No início do novo século ainda parecia a muitos marxistas desiludidos
que Marx necessitava de uma revisão de alto abaixo, atitude que costuma
fazer resvalar para a social-democracia, que foi o que sucedeu. Ora, a
social-democracia se deve alguma coisa a Marx é tê-lo abandonado.
A
ofensiva contra o comunismo e o marxismo (de Marx e de Lenine)
mantém-se desde a “Guerra Fria” através de cada vez mais sofisticados e
monopolizados meios de propaganda (os que se disfarçam de “noticiários” e
de “séries dramáticas” são os mais eficazes). Ora, nunca nos cansemos
de esclarecer os trabalhadores: Marx não foi responsável por modelo
algum de socialismo “real” e não vale a pena procurar nele soluções
“prontas a vestir” para épocas posteriores que ele não podia obviamente
profetizar. Este é o lado argumentativo fundamental do contra ataque; o
outro, é desmentir o que há de falso na narrativa sobre as revoluções e
sobre, particularmente, todo o horrendo cortejo de crimes que dizem ter
sido cometidos. Importa continuar a defender os imensos benefícios e
progresso para as classes trabalhadoras desses países e do mundo
capitalista trazidos pela Grande Revolução de Outubro. E devemos dizê-lo
agora: introduzidos igualmente pelo Partido comunista chinês.
O
começo de uma exposição do marxismo pode começar pelo mais universal
(embora não necessariamente como o mostrou Marx com a exposição de O Capital iniciada pela mercadoria), pelas categorias mais gerais que constituem o fundamento, a essência das essências, a totalidade das totalidades, ou seja, fundam. Refiro-me à ontologia materialista e à gnoseologia dialéctica correspondente. Portanto,
à Filosofia. É por esta ordem que interpreto a Teoria de Marx. E
interpreto-a em consonância com as posições de Engels, as quais, ao
contrário de outros marxistas, não repudio. O marxismo fundacional é
obra de ambos. Também para Engels o materialismo filosófico expõe o
fundamento material universal da história natural e social, e Marx não o
censurou.
Desprezar,
remeter pejorativamente para “narrativas” metafísicas a ontologia, a
corrente do materialismo dialético, são interpretações que corrompem
absolutamente a Teoria marxiana. Pode-se não aprovar uma dialética da
natureza porque não é isso que abala as bases, o que não se pode é
excluir a ontologia, o materialismo, sem consequências.
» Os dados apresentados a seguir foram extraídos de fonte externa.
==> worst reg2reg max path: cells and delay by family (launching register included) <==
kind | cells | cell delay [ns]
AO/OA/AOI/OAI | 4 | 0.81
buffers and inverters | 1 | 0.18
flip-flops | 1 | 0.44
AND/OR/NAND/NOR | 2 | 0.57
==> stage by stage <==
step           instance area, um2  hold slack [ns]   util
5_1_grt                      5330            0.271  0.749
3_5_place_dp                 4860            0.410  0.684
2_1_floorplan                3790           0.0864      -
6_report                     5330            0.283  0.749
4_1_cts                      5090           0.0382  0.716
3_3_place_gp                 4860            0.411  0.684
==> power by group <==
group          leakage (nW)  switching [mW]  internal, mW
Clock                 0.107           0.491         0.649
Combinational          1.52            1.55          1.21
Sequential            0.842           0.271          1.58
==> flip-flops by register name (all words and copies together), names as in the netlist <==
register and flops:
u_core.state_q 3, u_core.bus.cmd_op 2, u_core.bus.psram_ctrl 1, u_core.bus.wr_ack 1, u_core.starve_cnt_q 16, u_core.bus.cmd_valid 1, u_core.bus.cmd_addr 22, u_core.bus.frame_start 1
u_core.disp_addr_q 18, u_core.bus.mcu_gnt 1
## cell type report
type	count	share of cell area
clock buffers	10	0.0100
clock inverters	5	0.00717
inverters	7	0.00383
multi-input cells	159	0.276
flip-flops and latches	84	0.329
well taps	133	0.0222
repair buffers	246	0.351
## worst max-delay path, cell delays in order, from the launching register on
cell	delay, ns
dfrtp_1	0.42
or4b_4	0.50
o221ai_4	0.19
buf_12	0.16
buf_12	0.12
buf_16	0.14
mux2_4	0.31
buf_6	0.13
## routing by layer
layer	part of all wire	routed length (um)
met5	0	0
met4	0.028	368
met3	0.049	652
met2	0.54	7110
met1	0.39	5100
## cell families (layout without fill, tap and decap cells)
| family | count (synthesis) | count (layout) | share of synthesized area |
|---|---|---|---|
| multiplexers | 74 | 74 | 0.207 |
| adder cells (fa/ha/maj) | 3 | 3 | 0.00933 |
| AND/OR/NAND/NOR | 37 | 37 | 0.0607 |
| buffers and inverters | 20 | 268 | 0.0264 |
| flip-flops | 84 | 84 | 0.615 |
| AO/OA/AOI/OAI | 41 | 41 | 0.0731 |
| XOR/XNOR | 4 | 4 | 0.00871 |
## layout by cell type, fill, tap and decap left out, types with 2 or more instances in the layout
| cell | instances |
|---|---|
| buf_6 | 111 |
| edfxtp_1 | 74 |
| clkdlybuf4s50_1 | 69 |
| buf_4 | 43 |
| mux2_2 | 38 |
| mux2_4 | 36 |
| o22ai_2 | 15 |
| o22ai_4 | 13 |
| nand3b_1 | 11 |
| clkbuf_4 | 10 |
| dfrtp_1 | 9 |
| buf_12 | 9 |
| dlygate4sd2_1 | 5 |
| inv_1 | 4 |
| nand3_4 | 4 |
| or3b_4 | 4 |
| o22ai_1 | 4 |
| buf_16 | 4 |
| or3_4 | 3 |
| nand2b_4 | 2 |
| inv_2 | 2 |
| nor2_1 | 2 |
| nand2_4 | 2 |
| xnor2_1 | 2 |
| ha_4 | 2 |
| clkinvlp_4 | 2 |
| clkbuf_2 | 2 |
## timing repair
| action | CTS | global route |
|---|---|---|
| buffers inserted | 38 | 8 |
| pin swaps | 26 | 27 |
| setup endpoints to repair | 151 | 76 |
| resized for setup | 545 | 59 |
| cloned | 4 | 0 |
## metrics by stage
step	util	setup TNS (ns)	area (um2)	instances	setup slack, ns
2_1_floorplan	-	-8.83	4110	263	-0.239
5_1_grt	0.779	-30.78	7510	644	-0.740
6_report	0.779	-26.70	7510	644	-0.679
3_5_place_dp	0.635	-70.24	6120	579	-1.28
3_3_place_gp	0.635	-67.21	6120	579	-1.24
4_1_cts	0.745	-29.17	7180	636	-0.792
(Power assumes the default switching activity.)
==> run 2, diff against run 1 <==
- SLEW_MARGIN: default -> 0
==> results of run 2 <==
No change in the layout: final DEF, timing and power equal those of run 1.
$ cat config.mk
export PLATFORM = sky130hd
export DESIGN_NAME = p_u2b_pipe
export DESIGN_NICKNAME = d
export VERILOG_FILES = /design/src/rtl/p_u2b_pipe.sv
export SDC_FILE = /design/constraint.sdc
export NUM_CORES = 1
export LEC_CHECK = 0
export BUFFER_PORTS_ARGS = -buffer_cell sky130_fd_sc_hd__clkbuf_2
export CORE_MARGIN = 4
export CORE_UTILIZATION = 40
export CTS_CLUSTER_DIAMETER = 200
export DETAILED_ROUTE_END_ITERATION = 6
export PLACE_DENSITY_LB_ADDON = 0.08
export REMOVE_ABC_BUFFERS = 1
export SYNTH_ARGS = -nofsm -noshare
export SYNTH_HDL_FRONTEND = slang
export SYNTH_SLANG_ARGS = --single-unit
$ cat constraint.sdc
create_clock -name clk -period 5.1 [get_ports clk]
set_input_delay 1.02 -clock clk [delete_from_list [all_inputs] [get_ports clk]]
set_output_delay 1.02 -clock clk [all_outputs]
set_load 0.02 [all_outputs]
File: src/rtl/fpmul_pkg.sv
// FP32 field layout, result-classification flag indices and the classifier
// shared by the multiplier result collector.
package fpmul_pkg;

    localparam int unsigned FP_W    = 32;
    localparam int unsigned EXP_W   = 8;
    localparam int unsigned MAN_W   = 23;
    localparam logic [EXP_W-1:0] EXP_MAX = '1;

    localparam int unsigned FLG_W      = 4;
    localparam int unsigned FLG_NAN    = 3;
    localparam int unsigned FLG_INF    = 2;
    localparam int unsigned FLG_ZERO   = 1;
    localparam int unsigned FLG_DENORM = 0;

    typedef logic [FLG_W-1:0] fp_flags_t;

    // One-hot class of an FP32 value; normal finite numbers map to all-zero.
    function automatic fp_flags_t fp_classify(input logic [FP_W-1:0] z);
        logic [EXP_W-1:0] w_exp;
        logic [MAN_W-1:0] w_man;
        fp_flags_t        w_flags;
        w_exp   = z[MAN_W +: EXP_W];
        w_man   = z[MAN_W-1:0];
        w_flags = '0;
        if (w_exp == EXP_MAX) begin
            if (w_man != '0) w_flags[FLG_NAN] = 1'b1;
            else             w_flags[FLG_INF] = 1'b1;
        end else if (w_exp == '0) begin
            if (w_man == '0) w_flags[FLG_ZERO]   = 1'b1;
            else             w_flags[FLG_DENORM] = 1'b1;
        end
        return w_flags;
    endfunction

endpackage

File: src/rtl/fpmul_sync_fifo.sv
// Synchronous first-word-fall-through FIFO with flush; storage is cleared on
// reset so the head reads zero until the first write.
module fpmul_sync_fifo #(
    parameter int unsigned WIDTH = 32,
    parameter int unsigned DEPTH = 8
) (
    input  logic                       clk,
    input  logic                       rst,
    input  logic                       i_push,
    input  logic                       i_pop,
    input  logic                       i_flush,
    input  logic [WIDTH-1:0]           i_data,
    output logic [WIDTH-1:0]           o_data,
    output logic                       o_full,
    output logic                       o_empty,
    output logic [$clog2(DEPTH):0]     o_count
);

    localparam int unsigned AW = $clog2(DEPTH);
    localparam int unsigned CW = AW + 1;

    logic [WIDTH-1:0] r_mem [DEPTH];
    logic [AW-1:0]    r_wr;
    logic [AW-1:0]    r_rd;
    logic [CW-1:0]    r_count;

    logic w_push;
    logic w_pop;

    assign o_full  = (r_count == CW'(DEPTH));
    assign o_empty = (r_count == '0);
    assign o_count = r_count;
    assign o_data  = r_mem[r_rd];

    // A push into a full FIFO is legal when the head leaves on the same edge.
    assign w_pop  = i_pop & ~o_empty & ~i_flush;
    assign w_push = i_push & (~o_full | w_pop) & ~i_flush;

    always_ff @(posedge clk) begin
        if (rst) begin
            r_wr    <= '0;
            r_rd    <= '0;
            r_count <= '0;
            for (int unsigned i = 0; i < DEPTH; i++) begin
                r_mem[i] <= '0;
            end
        end else if (i_flush) begin
            r_wr    <= '0;
            r_rd    <= '0;
            r_count <= '0;
        end else begin
            if (w_push) begin
                r_mem[r_wr] <= i_data;
                r_wr        <= r_wr + AW'(1);
            end
            if (w_pop) begin
                r_rd <= r_rd + AW'(1);
            end
            case ({w_push, w_pop})
                2'b10:   r_count <= r_count + CW'(1);
                2'b01:   r_count <= r_count - CW'(1);
                default: r_count <= r_count;
            endcase
        end
    end

endmodule

File: src/rtl/fpmul_result_collector.sv
// Re-times operand valid by MUL_LAT, captures multiplier products into a FWFT
// FIFO and counts products lost to back-pressure. FPMUL_COLLECT_FLAGS_EN adds flags.
module fpmul_result_collector
    import fpmul_pkg::*;
#(
    parameter int unsigned DATA_W     = 32,
    parameter int unsigned MUL_LAT    = 4,
    parameter int unsigned FIFO_DEPTH = 8,
    parameter int unsigned CNT_W      = 16
) (
    input  logic                          clk,
    input  logic                          rst,
    input  logic                          in_valid,
    input  logic                          flush,
    input  logic [DATA_W-1:0]             mul_z,
    output logic                          out_valid,
    input  logic                          out_ready,
    output logic [DATA_W-1:0]             out_data,
`ifdef FPMUL_COLLECT_FLAGS_EN
    output logic [3:0]                    out_flags,
`endif
    output logic [$clog2(FIFO_DEPTH):0]   fifo_count,
    output logic [CNT_W-1:0]              drop_cnt,
    output logic                          overflow
);

`ifdef FPMUL_COLLECT_FLAGS_EN
    localparam int unsigned ENT_W = DATA_W + FLG_W;
`else
    localparam int unsigned ENT_W = DATA_W;
`endif

    logic [MUL_LAT-1:0] r_vpipe;
    logic [CNT_W-1:0]   r_drop_cnt;
    logic               r_overflow;

    logic               w_cap;
    logic               w_pop;
    logic               w_full;
    logic               w_empty;
    logic               w_drop;
    logic [ENT_W-1:0]   w_wr_entry;
    logic [ENT_W-1:0]   w_rd_entry;

    always_ff @(posedge clk) begin
        if (rst || flush) begin
            r_vpipe <= '0;
        end else begin
            r_vpipe[0] <= in_valid;
            for (int unsigned i = 1; i < MUL_LAT; i++) begin
                r_vpipe[i] <= r_vpipe[i-1];
            end
        end
    end

    // cap marks the cycle in which mul_z holds a tracked product.
    assign w_cap  = r_vpipe[MUL_LAT-1];
    assign w_pop  = out_valid & out_ready;
    assign w_drop = w_cap & w_full & ~w_pop & ~flush;

`ifdef FPMUL_COLLECT_FLAGS_EN
    assign w_wr_entry = {fp_classify(mul_z), mul_z};
    assign out_flags  = w_rd_entry[DATA_W +: FLG_W];
`else
    assign w_wr_entry = mul_z;
`endif
    assign out_data  = w_rd_entry[DATA_W-1:0];
    assign out_valid = ~w_empty;

    fpmul_sync_fifo #(
        .WIDTH (ENT_W),
        .DEPTH (FIFO_DEPTH)
    ) u_fifo (
        .clk     (clk),
        .rst     (rst),
        .i_push  (w_cap),
        .i_pop   (w_pop),
        .i_flush (flush),
        .i_data  (w_wr_entry),
        .o_data  (w_rd_entry),
        .o_full  (w_full),
        .o_empty (w_empty),
        .o_count (fifo_count)
    );

    // Drop accounting survives flush; only reset clears it.
    always_ff @(posedge clk) begin
        if (rst) begin
            r_drop_cnt <= '0;
            r_overflow <= 1'b0;
        end else if (w_drop) begin
            if (r_drop_cnt != '1) begin
                r_drop_cnt <= r_drop_cnt + CNT_W'(1);
            end
            r_overflow <= 1'b1;
        end
    end

    assign drop_cnt = r_drop_cnt;
    assign overflow = r_overflow;

endmodule
File: config.mk
export PLATFORM = sky130hd
export DESIGN_NAME = fpmul_result_collector
export DESIGN_NICKNAME = d
export VERILOG_FILES = /design/src/rtl/fpmul_pkg.sv /design/src/rtl/fpmul_sync_fifo.sv /design/src/rtl/fpmul_result_collector.sv
export SDC_FILE = /design/constraint.sdc
export NUM_CORES = 1
export LEC_CHECK = 0
export CORE_UTILIZATION = 52
export CTS_BUF_LIST = sky130_fd_sc_hd__clkbuf_8 sky130_fd_sc_hd__clkbuf_16
export DETAILED_ROUTE_END_ITERATION = 12
export GPL_TIMING_DRIVEN = 0
export PLACE_DENSITY = 0.72
export SYNTH_ARGS = -nofsm -noshare
export SYNTH_HDL_FRONTEND = slang
export SYNTH_HIERARCHICAL = 1
export SYNTH_SLANG_ARGS = --single-unit
File: constraint.sdc
create_clock -name clk -period 3.03 [get_ports clk]
set_clock_uncertainty 0.1 [all_clocks]
set_input_delay 0.909 -clock clk [delete_from_list [all_inputs] [get_ports clk]]
set_output_delay 0.909 -clock clk [all_outputs]
set_load 0.01 [all_outputs]
==> out/results.ini, run 1 <==
[logic_synthesis]
syn_avg_cell_area_um2=13.8
async_flop_share_pct=0
syn-cell-area_um2=13000
synth_edf_count=256
synth.distinct_cells=58
ys_ff_latch=290
ys.flop_type=edfxtp_1
yosys-top-cells-area=edfxtp_1 (59%), mux4_2 (11%), nor2_1 (6.2%)
synth_cells=939
yosys.area.top_type_share_pct=59.3
yosysSeqAreaShare_pct=64.5
postSynthNetCount=983
ys_warn_count=6
yosys.area.top_type=edfxtp_1

[cells_and_area]
final_common_cell=edfxtp_1
layout.nets=1143
final_util_pct=66.2
drive_above_1_share_pct=25.2
syn2layout_area_growth_pct=24.5
layout_common_cells=edfxtp_1 (256), nor2_1 (213), nand2_1 (78)

[critical_path]
rr_worst_depth=14
path_class=flop to primary output
timing.rr.start=u_fifo/o_count[1]$_SDFFE_PP0P_
cp-start-kind=flop
critPathMaxFanout=6
r2r-end=u_fifo/o_count[2]$_SDFFE_PP0P_
rrSetupSlack_ns=0.22
worstPathArrival_ns=2.30
end_kind=primary output
crit_required_ns=2.02

[clock_network]
clk_latency_ns=0.55
cts_tree=yes
cts_buffer_depth=3
root_buffer=clkbuf_16
cts_made_buffers=30
cts_hold_buf=0
clk_pin_slew_worst_paths_ns=0.06
cts.sinks=290
htree_levels=1

[drt]
final_antenna_net_count=0
drc=0
wl_um=31300
drt_iter0_markers=746
vias_per_cell=5.80
routedWlPerCell_um=21.6
dr.pass1.iters=5
vias=8377

[outcome]
violations=setup timing
outcome=finished, violations left

[floorplan]
dieHeight_um=160
core_um2=24400
start_util_pct=53.2
io_pins=91
dieArea_um2=25600
fp.dieW_um=160
rows=57

[global_routing]
grt_pass1_wl_um=47400
grt_pass1_vias=8525
grt_max_degree=33
antenna_found_initial=0
grtUsageTotal_pct=24.7
grt_overflow=0

[sta]
slew_headroom_pct=33.1
setup_slack_ns=-0.276
rsz0062_at_grt=true
min_period_ns=3.31
worst_pin_slew_ns=0.991
max_freq_ghz=0.302
drv_slew=0
hold_violations=0
setup_tns_ns=-6.44
fin_crit_sh_pct=109
setup_viol=32

[min_path]
hold_depth=1
hp-start=r_vpipe[1]$_SDFF_PP0_
hold_path_end=r_vpipe[2]$_SDFF_PP0_
holdCritPathClass=flop to flop

[power]
leakagePower_nw=5.52
power_density_nw_per_um2=519
ir_drop_uv=432

[placed_design]
gp_congestion=0.769
place_ws_ns=-0.728
io_buffers=90
dp_hpwl_um=18400

[flow_run]
maxCapViolCount=0

critical path: stages (launching register included):
cell and delay, ns:
dfxtp_4 0.37, buf_12 0.14, buf_12 0.14, buf_12 0.10, buf_6 0.08, mux4_2 0.50
mux2_4 0.29, buf_6 0.12
routing by layer:
metal,part of all wire [%],track usage (%),vias to the layer above
li1,-,-,3773
met3,7.2,4.10,77
met1,39,31.6,4166
met2,50,42.4,361
met4,3.4,9.48,0
met5,0,0,-
state kept, by name, indices dropped and copies added, names as in the netlist, named ones only:
register / count
u_fifo/r_rd: 3
u_fifo/r_mem: 256
drop_cnt: 16
u_fifo/r_wr: 3
r_vpipe: 4
overflow: 1
u_fifo/o_count: 4
worst max path at each step:
stage | to | slack (ns) | cells past startpoint
floorplan | u_fifo/r_mem[2][0]$_SDFFCE_PN0P_ | 0.16 | 6
global route | out_data[5] | -0.33 | 7
detailed placement | out_data[0] | -0.73 | 5
global placement | u_fifo/r_mem[0][19]$_SDFFCE_PN0P_ | -1.03 | 7
CTS | out_data[5] | -0.29 | 7
finish | out_data[5] | -0.28 | 7
Yosys cell counts (4+ instances only):
cell / number
o21ai_0: 4
nand3_1: 7
buf_6: 4
buf_2: 27
inv_1: 12
nor2_1: 213
nand2b_1: 5
or4_1: 8
o31ai_1: 9
nand4_1: 4
mux4_2: 64
a21o_1: 4
clkbuf_1: 26
a21oi_1: 16
mux2_2: 32
and2_1: 70
ha_1: 6
dfxtp_1: 34
or3_1: 4
nor3_1: 5
edfxtp_1: 256
nor4_1: 6
a31o_2: 4
nand2_1: 78
power breakdown:
part	internal [mW]	switching [mW]
Sequential	4.47	0.0355
Clock	2.09	1.47
Combinational	0.136	0.180
Total	6.70	1.68
cell families after synthesis:
family	synth area share [%]
DFF	64.5
muxes	14.2
xor gates and xnor gates	0.338
AOI/OAI and AO/OA	2.29
and+or+nand+nor	15.4
buffers and inverters	2.57
adders and majority gates	0.733
metrics by stage:
stage / cells / hold WS, ns / total power [mW] / area (µm²)
after floorplan: 939 / 0.306 / 4.71 / 13000
after global placement: 1353 / 0.313 / 4.88 / 14300
after detailed placement: 1356 / 0.322 / 4.89 / 14400
after CTS: 1436 / 0.340 / 8.41 / 16000
after global routing: 1444 / 0.361 / 8.59 / 16200
final: 1445 / 0.334 / 8.38 / 16200
final cells by class:
| cell class | instances | area, µm² |
|---|---|---|
| Sequential cell | 290 | 8380 |
| Tap cell | 324 | 405 |
| Timing Repair Buffer | 129 | 1470 |
| Inverter | 12 | 45.0 |
| Clock inverter | 22 | 184 |
| Buffer | 57 | 434 |
| Fill cell | 1730 | 8240 |
| Multi-Input combinational cell | 579 | 4460 |
| Clock buffer | 31 | 776 |
| Antenna cell | 1 | 2.50 |
repair_timing:
item / in CTS / in global routing
pin swaps: 0 / 1
gates resized for setup: 247 / 22
endpoints found under the setup margin: 96 / 188
buffers inserted: 27 / 8
gates cloned: 2 / 1
(Power assumes the default switching activity.)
Nessas
interpretações que em próximo artigo poderemos elencar, aquela que se
apresentou com mais força influência é a que afirma que as posições
filosóficas de Marx foram por ele abandonadas na época em que se dedicou
à investigação económica e, daí o passo seguinte da argumentação, Marx
fez a ciência que nos legou e que é o único legado que importaria
preservar. Em primeiro lugar a ciência que Marx nunca abandonou desde a
juventude das Teses sobre Feuerbach e a Ideologia Alemã, é a ciência da História, mas entendendo ciência não
a disciplina particular da historiografia, sim a conceção de que tudo
que é social está sujeito à historicidade onde a ideia de totalidade
assume particular importância; em segundo lugar, Marx não era ubíquo e,
portanto, dedicando-se à pesquiza na Biblioteca Britânica, não conseguia
realizar duas tarefas ao mesmo tempo (Marx era prodigioso nas
intuições, mas insaciável na leitura de documentação); essa tarefa, e
podemos falar em uma divisão do trabalho, coube a Engels que, qual
gigante, conseguiu dominar toda a ciência do seu tempo, dando conta
quase diariamente por cartas desse trabalho a Marx na dezena de anos que
este entregou à Biblioteca de Londres. Tais factos e documentos
poder-se-ão apresentar e analisar nas comemorações do nascimento de
Engels no próximo ano. A Filosofia, portanto, foi desenvolvida por
Engels. A Teoria marxiana é eminentemente filosófica ou, se preferirmos,
nela a filosofia –o materialismo dialético e o materialismo histórico-
não está de costas voltadas para a ciência. Por isso é impossível
arrumar Marx numa única categoria: sociólogo, historiador, filósofo,
economista, político…É certo que John Stuart Mill, o mais famoso
pensador liberal do século, também não é facilmente classificável. Mas é
precisamente essa a característica forte das mundividências
filosóficas. Nesse aspeto o liberalismo não se distingue do marxismo. O
que os separa é que o primeiro, na sua veemente crença na bondade do
capitalismo procura creditá-lo como o modo mais natural de se viver
(trabalhar, produzir, distribuir), mais feliz disse-o Mill, enquanto o
marxismo acha que o que é natural é o fim inescapável do capitalismo.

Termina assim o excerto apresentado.